Solving $\sum_{\alpha=1}^{\mu}\frac{1}{\alpha!}\Big(1-\alpha(2 \mu- \alpha)\Big(\frac{M-2l}{2 \mu^2 KM}\Big)\Big)^{\lambda}$

Question

I asked about a part of this problem some time ago, and Didier Piau gave some suggestions, but I would like nevertheless to ask it again, since I could not arrive at a sensible solution.
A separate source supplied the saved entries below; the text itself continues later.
### src/rtl/fetch_queue.sv
// Instruction-fetch front end: owns the fetch PC, runs a single-outstanding ibus
// handshake and buffers fetched instructions in a DEPTH-entry FIFO for decode.
module fetch_queue #(
    parameter int unsigned     XLEN     = 64,
    parameter int unsigned     ILEN     = 32,
    parameter int unsigned     DEPTH    = 4,
    parameter logic [XLEN-1:0] RESET_PC = XLEN'(64'h8000_0000)
) (
    input  logic            clk,
    input  logic            reset,
    output logic            ireq_valid,
    output logic [XLEN-1:0] ireq_addr,
    input  logic            iresp_addr_ok,
    input  logic            iresp_data_ok,
    input  logic [ILEN-1:0] iresp_data,
    input  logic            ls_busy,
    input  logic            redirect_valid,
    input  logic [XLEN-1:0] redirect_pc,
    output logic            out_valid,
    output logic [XLEN-1:0] out_pc,
    output logic [ILEN-1:0] out_instr,
    input  logic            out_ready
);

    localparam int unsigned      PTR_W    = (DEPTH > 1) ? $clog2(DEPTH) : 1;
    localparam int unsigned      CNT_W    = PTR_W + 1;
    localparam logic [CNT_W-1:0] FULL_CNT = CNT_W'(DEPTH);

    typedef enum logic [1:0] {
        IDLE = 2'd0,
        REQ  = 2'd1,
        WAIT = 2'd2
    } state_t;

    state_t           state, state_next;
    logic             drop, drop_next;
    logic [XLEN-1:0]  fetch_pc, fetch_pc_next, ireq_addr_next;
    logic             resp_done, push, pop, wr_en;
    logic [PTR_W-1:0] rd_ptr, wr_ptr, rd_ptr_next, wr_ptr_next;
    logic [CNT_W-1:0] count, count_next, occ_after_pop;
    logic [XLEN-1:0]  out_pc_next;
    logic [ILEN-1:0]  out_instr_next;

    logic [XLEN-1:0]  mem_pc    [DEPTH];
    logic [ILEN-1:0]  mem_instr [DEPTH];

    // Request FSM, fetch PC and stale-response tracking
    always_comb begin
        state_next     = state;
        drop_next      = drop;
        fetch_pc_next  = fetch_pc;
        resp_done      = 1'b0;
        push           = 1'b0;
        ireq_addr_next = ireq_addr;

        case (state)
            IDLE: begin
                if (!ls_busy && (count < FULL_CNT)) begin
                    state_next = REQ;
                end
            end
            REQ: begin
                if (iresp_addr_ok) begin
                    if (iresp_data_ok) begin
                        state_next = IDLE;
                        resp_done  = 1'b1;
                    end else begin
                        state_next = WAIT;
                    end
                end
            end
            WAIT: begin
                if (iresp_data_ok) begin
                    state_next = IDLE;
                    resp_done  = 1'b1;
                end
            end
            default: state_next = IDLE;
        endcase

        push = resp_done && !drop && !redirect_valid;
        if (push) begin
            fetch_pc_next = fetch_pc + XLEN'(4);
        end
        if (redirect_valid) begin
            fetch_pc_next = redirect_pc & ~XLEN'(3);
        end

        // A response that completes always clears drop; otherwise a redirect
        // with a request on the bus marks that response as stale.
        if (resp_done) begin
            drop_next = 1'b0;
        end else if (redirect_valid && (state != IDLE)) begin
            drop_next = 1'b1;
        end

        // Address is frozen while a request is presented and not yet accepted.
        if (!((state == REQ) && (state_next == REQ))) begin
            ireq_addr_next = fetch_pc_next;
        end
    end

    // FIFO pointer/count update and registered head selection
    always_comb begin
        pop            = out_valid && out_ready && !redirect_valid;
        wr_en          = push && ((count < FULL_CNT) || pop);
        occ_after_pop  = count - CNT_W'(pop);
        rd_ptr_next    = rd_ptr + PTR_W'(pop);
        wr_ptr_next    = wr_ptr + PTR_W'(wr_en);
        count_next     = occ_after_pop + CNT_W'(wr_en);
        out_pc_next    = out_pc;
        out_instr_next = out_instr;

        if (redirect_valid) begin
            rd_ptr_next = '0;
            wr_ptr_next = '0;
            count_next  = '0;
        end

        if (count_next != '0) begin
            if (wr_en && (occ_after_pop == '0)) begin
                out_pc_next    = fetch_pc;
                out_instr_next = iresp_data;
            end else begin
                out_pc_next    = mem_pc[rd_ptr_next];
                out_instr_next = mem_instr[rd_ptr_next];
            end
        end
    end

    always_ff @(posedge clk or posedge reset) begin
        if (reset) begin
            state      <= IDLE;
            drop       <= 1'b0;
            fetch_pc   <= RESET_PC;
            ireq_valid <= 1'b0;
            ireq_addr  <= RESET_PC;
            rd_ptr     <= '0;
            wr_ptr     <= '0;
            count      <= '0;
            out_valid  <= 1'b0;
            out_pc     <= '0;
            out_instr  <= '0;
        end else begin
            state      <= state_next;
            drop       <= drop_next;
            fetch_pc   <= fetch_pc_next;
            ireq_valid <= (state_next == REQ);
            ireq_addr  <= ireq_addr_next;
            rd_ptr     <= rd_ptr_next;
            wr_ptr     <= wr_ptr_next;
            count      <= count_next;
            out_valid  <= (count_next != '0);
            out_pc     <= out_pc_next;
            out_instr  <= out_instr_next;
        end
    end

    // Storage needs no reset: entries are only read once count covers them
    always_ff @(posedge clk) begin
        if (wr_en) begin
            mem_pc[wr_ptr]    <= fetch_pc;
            mem_instr[wr_ptr] <= iresp_data;
        end
    end

endmodule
I use Stirling approximation $\frac{1}{\alpha!} \approx (\frac{e}{\alpha})^{\alpha}\frac{1}{\sqrt{2 \pi \alpha}}$ and the upper bound on $(1-\frac{\alpha(2 \mu- \alpha)(M-2l)}{2 \mu^2 KM})^{\lambda} \leq e^{-\frac{alpha(2 \mu-\alpha)(M-2l) \lambda}{2 \mu^2 KM}}$. Setting $l=0$ and $\lambda=\mu$ the expression under the exponential function simplifies to $-\frac{\alpha(2 \mu-\alpha)}{2 \mu K}$, so the expression (given that $\alpha^{-\alpha}=e^{log\alpha^{-\alpha}}$ and setting for simplicity $z=\frac{1}{2 \mu K}$) becomes
$\frac{1}{\sqrt{2 \pi}}\sum_{\alpha=1}^{\mu}e^{-\alpha(2 \mu-\alpha)z+\alpha +log \alpha^{-(\alpha+.5)}}$. For sufficiently large $\mu$ this expression can be approximated with Riemannian sums. To avoid 0, the bounds of the integral become $[1,2]$ and the approximation of this sum is $\frac{\mu}{\sqrt{2 \pi}}\int_{1}^{2}e^{-\mu \alpha(2 \mu -\mu \alpha)z+\mu \alpha+log(\mu \alpha)^{-(\mu \alpha+.5)}}$ I checked this expression nmerically though, for different values of $\mu$, and it doesn't give a good approximation at all. I also tried expanding in Taylor series without much success. Did I make a mistake somewhere? Any suggestions are massively welcome.

Answer 1

Similar to your previous post and as explained in the comments of the present post by others, some crucial information is missing. Let us however assume that $c=(M-2l)/(2KM)$ and $\lambda$ are fixed, that $c$ is nonnegative and that $\mu\to+\infty$. Then one considers $$ S_\mu=\sum_{a=1}^{+\infty}x_\mu(a),\quad x_\mu(a)=\frac1{a!}\left(1-ca(2\mu-a)/\mu^2\right)^\lambda\mathbf{1}_{a\le\mu}. $$ For every fixed $a$, $x_\mu(a)\to x(a)=\displaystyle\frac1{a!}$ when $\mu\to+\infty$ with $x_\mu(a)\le x(a)$ and $S=\displaystyle\sum_{a=1}^{+\infty}x(a)$ converges, hence Lebesgue convergence theorem shows that $S_\mu\to S=\mathrm{e}-1$.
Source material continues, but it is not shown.